Comparisons of four As(V)-respiring bacteria from contaminated aquifers: activities to respire soluble As(V) and to reductively mobilize solid As(V)

Abstract

It was shown that dissimilatory arsenate[As(V)]-respiring prokaryotes (DARPs) play important roles in driving the formation of arsenic-contaminated groundwater. However, because it is tough to isolate cultivable DARPs, the physiological and functional features of DARPs have not been fully elucidated yet; this impedes a deep understanding of the mechanisms for the dynamic fluctuations of As concentrations in contaminated groundwater. Here, four new DARPs were isolated from As-contaminated aquifers using the microbial enrichment technique, which were referred to as Bacillus sp Z01, Bacillus sp. Z02. Achromobacter sp. Z03 and Intrasporangium sp. Z04. We found that the presence of As(V) significantly inhibited the growth of Z03 and Z04, but promoted the growth of Z01 and Z02. The four strains possess significant As(V)-, NO3–- and Fe(III)-respiring activities; however, their activities and preferred electron donors differ greatly.
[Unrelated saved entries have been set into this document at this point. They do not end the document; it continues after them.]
**src/rtl/hilo_muldiv_sequencer_if.sv**
```systemverilog
// EX-stage <-> multiply/divide sequencer handshake, HI/LO move and status bundle.
interface hilo_muldiv_sequencer_if;
  logic        StartIn;
  logic [2:0]  OpIn;
  logic [31:0] ReadData1In;
  logic [31:0] ReadData2In;
  logic        HiLoReadIn;
  logic        HiWriteIn;
  logic        LoWriteIn;
  logic [31:0] WriteDataIn;
  logic        FlushIn;
  logic        StallOut;
  logic        BusyOut;
  logic        DoneOut;
  logic        DivZeroOut;
  logic [31:0] HIRegOutput;
  logic [31:0] LORegOutput;

  modport master (
    output StartIn, OpIn, ReadData1In, ReadData2In, HiLoReadIn, HiWriteIn,
           LoWriteIn, WriteDataIn, FlushIn,
    input  StallOut, BusyOut, DoneOut, DivZeroOut, HIRegOutput, LORegOutput
  );

  modport slave (
    input  StartIn, OpIn, ReadData1In, ReadData2In, HiLoReadIn, HiWriteIn,
           LoWriteIn, WriteDataIn, FlushIn,
    output StallOut, BusyOut, DoneOut, DivZeroOut, HIRegOutput, LORegOutput
  );
endinterface

```
**src/rtl/hilo_muldiv_sequencer.sv**
```systemverilog
// Iterative radix-2 multiply / restoring divide sequencer owning HI/LO.
// Optional macro MULDIV_EARLY_TERM_EN: finish a multiply early once the remaining multiplier bits are zero.
module hilo_muldiv_sequencer #(
  parameter int unsigned ITER = 32
) (
  input logic                   Clk,
  input logic                   Reset,
  hilo_muldiv_sequencer_if.slave bus
);

  localparam int unsigned W    = 32;
  localparam int unsigned CntW = $clog2(ITER + 1);

  localparam logic [2:0] IDLE = 3'd0;
  localparam logic [2:0] MUL  = 3'd1;
  localparam logic [2:0] DIV  = 3'd2;
  localparam logic [2:0] FIX  = 3'd3;
  localparam logic [2:0] DONE = 3'd4;

  localparam logic [2:0] OpMult  = 3'b000;
  localparam logic [2:0] OpMultu = 3'b001;
  localparam logic [2:0] OpDiv   = 3'b010;
  localparam logic [2:0] OpDivu  = 3'b011;
  localparam logic [2:0] OpMadd  = 3'b100;
  localparam logic [2:0] OpMsub  = 3'b101;

  logic [2:0]      state, stateNext;
  logic [2*W-1:0]  acc, accNext;
  logic [W-1:0]    opnd, opndNext;
  logic [CntW-1:0] cnt, cntNext;
  logic [2:0]      opReg, opNext;
  logic            negRes, negNext;
  logic            remNeg, remNegNext;
  logic [W-1:0]    hiReg, hiNext;
  logic [W-1:0]    loReg, loNext;
  logic            busyReg, doneReg, divZeroReg, divZeroNext;

  logic            opValid, isDivOp, sgnOp, accept, flushHit;
  logic [W-1:0]    absA, absB;
  logic [W:0]      mulSum;
  logic [2*W-1:0]  mulStep;
  logic [2*W:0]    divShift;
  logic [W:0]      divTrial;
  logic [2*W-1:0]  prodS;
  logic [2*W-1:0]  hiLoSum;

`ifdef MULDIV_EARLY_TERM_EN
  logic [CntW-1:0] remaining;
  logic [W-1:0]    remMask;
`endif

  // State and datapath registers; Reset dominates everything.
  always_ff @(posedge Clk) begin
    if (Reset) begin
      state      <= IDLE;
      acc        <= '0;
      opnd       <= '0;
      cnt        <= '0;
      opReg      <= '0;
      negRes     <= 1'b0;
      remNeg     <= 1'b0;
      hiReg      <= '0;
      loReg      <= '0;
      busyReg    <= 1'b0;
      doneReg    <= 1'b0;
      divZeroReg <= 1'b0;
    end else begin
      state      <= stateNext;
      acc        <= accNext;
      opnd       <= opndNext;
      cnt        <= cntNext;
      opReg      <= opNext;
      negRes     <= negNext;
      remNeg     <= remNegNext;
      hiReg      <= hiNext;
      loReg      <= loNext;
      busyReg    <= (stateNext == MUL) || (stateNext == DIV) || (stateNext == FIX);
      doneReg    <= (stateNext == DONE);
      divZeroReg <= divZeroNext;
    end
  end

  // Next-state, iteration step and HI/LO update.
  always_comb begin
    stateNext   = state;
    accNext     = acc;
    opndNext    = opnd;
    cntNext     = cnt;
    opNext      = opReg;
    negNext     = negRes;
    remNegNext  = remNeg;
    hiNext      = hiReg;
    loNext      = loReg;
    divZeroNext = 1'b0;

    opValid  = ~(bus.OpIn[2] & bus.OpIn[1]);
    isDivOp  = (bus.OpIn == OpDiv) || (bus.OpIn == OpDivu);
    sgnOp    = (bus.OpIn == OpMult) || (bus.OpIn == OpDiv) || bus.OpIn[2];
    accept   = (state == IDLE) && bus.StartIn && opValid;
    flushHit = bus.FlushIn;
    absA     = (sgnOp && bus.ReadData1In[W-1]) ? W'(-bus.ReadData1In) : bus.ReadData1In;
    absB     = (sgnOp && bus.ReadData2In[W-1]) ? W'(-bus.ReadData2In) : bus.ReadData2In;

    mulSum   = {1'b0, acc[2*W-1:W]} + (acc[0] ? {1'b0, opnd} : (W+1)'(0));
    mulStep  = {mulSum, acc[W-1:1]};
    divShift = {acc, 1'b0};
    divTrial = divShift[2*W:W] - {1'b0, opnd};
    prodS    = negRes ? (2*W)'(-acc) : acc;
    hiLoSum  = (opReg == OpMsub) ? ({hiReg, loReg} - prodS) : ({hiReg, loReg} + prodS);

`ifdef MULDIV_EARLY_TERM_EN
    remaining = CntW'(cnt - CntW'(1));
    remMask   = (W'(1) << remaining) - W'(1);
`endif

    case (state)
      IDLE: begin
        if (accept) begin
          if (isDivOp && (bus.ReadData2In == '0)) begin
            stateNext   = DONE;
            divZeroNext = 1'b1;
          end else begin
            opNext     = bus.OpIn;
            negNext    = sgnOp & (bus.ReadData1In[W-1] ^ bus.ReadData2In[W-1]);
            remNegNext = sgnOp & bus.ReadData1In[W-1];
            opndNext   = isDivOp ? absB : absA;
            accNext    = {{W{1'b0}}, (isDivOp ? absA : absB)};
            cntNext    = CntW'(ITER);
            stateNext  = isDivOp ? DIV : MUL;
          end
        end else begin
          if (bus.HiWriteIn) hiNext = bus.WriteDataIn;
          if (bus.LoWriteIn) loNext = bus.WriteDataIn;
        end
      end
      MUL: begin
        accNext = mulStep;
        cntNext = CntW'(cnt - CntW'(1));
        if (cnt == CntW'(1)) stateNext = FIX;
`ifdef MULDIV_EARLY_TERM_EN
        else if ((mulStep[W-1:0] & remMask) == '0) begin
          accNext   = mulStep >> remaining;
          stateNext = FIX;
        end
`endif
        if (flushHit) stateNext = IDLE;
      end
      DIV: begin
        if (!divTrial[W]) accNext = {divTrial[W-1:0], divShift[W-1:1], 1'b1};
        else              accNext = divShift[2*W-1:0];
        cntNext = CntW'(cnt - CntW'(1));
        if (cnt == CntW'(1)) stateNext = FIX;
        if (flushHit) stateNext = IDLE;
      end
      FIX: begin
        stateNext = DONE;
        case (opReg)
          OpMult, OpMultu: {hiNext, loNext} = prodS;
          OpMadd, OpMsub:  {hiNext, loNext} = hiLoSum;
          OpDiv, OpDivu: begin
            loNext = negRes ? W'(-acc[W-1:0]) : acc[W-1:0];
            hiNext = remNeg ? W'(-acc[2*W-1:W]) : acc[2*W-1:W];
          end
          default: ;
        endcase
        // A squash in the writeback cycle still leaves HI/LO untouched.
        if (flushHit) begin
          stateNext = IDLE;
          hiNext    = hiReg;
          loNext    = loReg;
        end
      end
      DONE: begin
        stateNext = IDLE;
        if (bus.HiWriteIn) hiNext = bus.WriteDataIn;
        if (bus.LoWriteIn) loNext = bus.WriteDataIn;
      end
      default: stateNext = IDLE;
    endcase
  end

  assign bus.BusyOut     = busyReg;
  assign bus.DoneOut     = doneReg;
  assign bus.DivZeroOut  = divZeroReg;
  assign bus.HIRegOutput = hiReg;
  assign bus.LORegOutput = loReg;
  assign bus.StallOut    = busyReg & (bus.StartIn | bus.HiLoReadIn | bus.HiWriteIn | bus.LoWriteIn);

endmodule

```
**src/flat_wrapper.sv**
```systemverilog
// flat-port wrapper written by rule: the top's interface ports become plain ports
module hilo_muldiv_sequencer_flat 
#(
  parameter int unsigned ITER = 32
)
  (Clk, Reset, bus_StartIn, bus_OpIn, bus_ReadData1In, bus_ReadData2In, bus_HiLoReadIn, bus_HiWriteIn, bus_LoWriteIn, bus_WriteDataIn, bus_FlushIn, bus_StallOut, bus_BusyOut, bus_DoneOut, bus_DivZeroOut, bus_HIRegOutput, bus_LORegOutput);
  hilo_muldiv_sequencer_if bus_i ();
  input logic Clk;
  input logic Reset;
  input wire logic [$bits(bus_i.StartIn)-1:0] bus_StartIn;
  input wire logic [$bits(bus_i.OpIn)-1:0] bus_OpIn;
  input wire logic [$bits(bus_i.ReadData1In)-1:0] bus_ReadData1In;
  input wire logic [$bits(bus_i.ReadData2In)-1:0] bus_ReadData2In;
  input wire logic [$bits(bus_i.HiLoReadIn)-1:0] bus_HiLoReadIn;
  input wire logic [$bits(bus_i.HiWriteIn)-1:0] bus_HiWriteIn;
  input wire logic [$bits(bus_i.LoWriteIn)-1:0] bus_LoWriteIn;
  input wire logic [$bits(bus_i.WriteDataIn)-1:0] bus_WriteDataIn;
  input wire logic [$bits(bus_i.FlushIn)-1:0] bus_FlushIn;
  output wire logic [$bits(bus_i.StallOut)-1:0] bus_StallOut;
  output wire logic [$bits(bus_i.BusyOut)-1:0] bus_BusyOut;
  output wire logic [$bits(bus_i.DoneOut)-1:0] bus_DoneOut;
  output wire logic [$bits(bus_i.DivZeroOut)-1:0] bus_DivZeroOut;
  output wire logic [$bits(bus_i.HIRegOutput)-1:0] bus_HIRegOutput;
  output wire logic [$bits(bus_i.LORegOutput)-1:0] bus_LORegOutput;
  assign bus_i.StartIn = bus_StartIn;
  assign bus_i.OpIn = bus_OpIn;
  assign bus_i.ReadData1In = bus_ReadData1In;
  assign bus_i.ReadData2In = bus_ReadData2In;
  assign bus_i.HiLoReadIn = bus_HiLoReadIn;
  assign bus_i.HiWriteIn = bus_HiWriteIn;
  assign bus_i.LoWriteIn = bus_LoWriteIn;
  assign bus_i.WriteDataIn = bus_WriteDataIn;
  assign bus_i.FlushIn = bus_FlushIn;
  assign bus_StallOut = bus_i.StallOut;
  assign bus_BusyOut = bus_i.BusyOut;
  assign bus_DoneOut = bus_i.DoneOut;
  assign bus_DivZeroOut = bus_i.DivZeroOut;
  assign bus_HIRegOutput = bus_i.HIRegOutput;
  assign bus_LORegOutput = bus_i.LORegOutput;
  hilo_muldiv_sequencer #(.ITER(ITER)) u_core (.Clk(Clk), .Reset(Reset), .bus(bus_i));
endmodule
```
NO3– was finally reduced to NO2– by Z01 and Z02, and to N2O and N2 by Z03 and Z04. The optimal pH value for their As(V)-respiring activity was 5 for Z01, and 4 for Z02, Z03 and Z04, whereas their optimal temperature varied between 30 and 37 °C. Microcosm assays with As-contaminated sediments and scorodite suggested that the four DARP strains had highly differential activities to reduce and mobilize solid As(V) under anaerobic conditions. Although the four DARPs have high soluble As(V)-respiring activities, their activities to mobilize solid As are negligibly low, accounting for only 0.006-0.484% of their each corresponding soluble As(V)-respiring activity. Moreover, extreme inconsistency between the size orders of their activities to respire soluble As(V) and to catalyze As reductive mobilization was observed. It is interesting to see that Z04 had high As(V)-respiring activity, but had little ability to catalyze the reductive mobilization of As and Fe. These observations suggest that As(V)-respiring activity is required, but not enough to catalyze the reductive mobilization of solid As(V). These findings provide new knowledge about the physiological and functional features of DARPs, and are helpful for a better understanding of the roles of DARPs in reductive mobilization and release of As from solid phase into groundwater.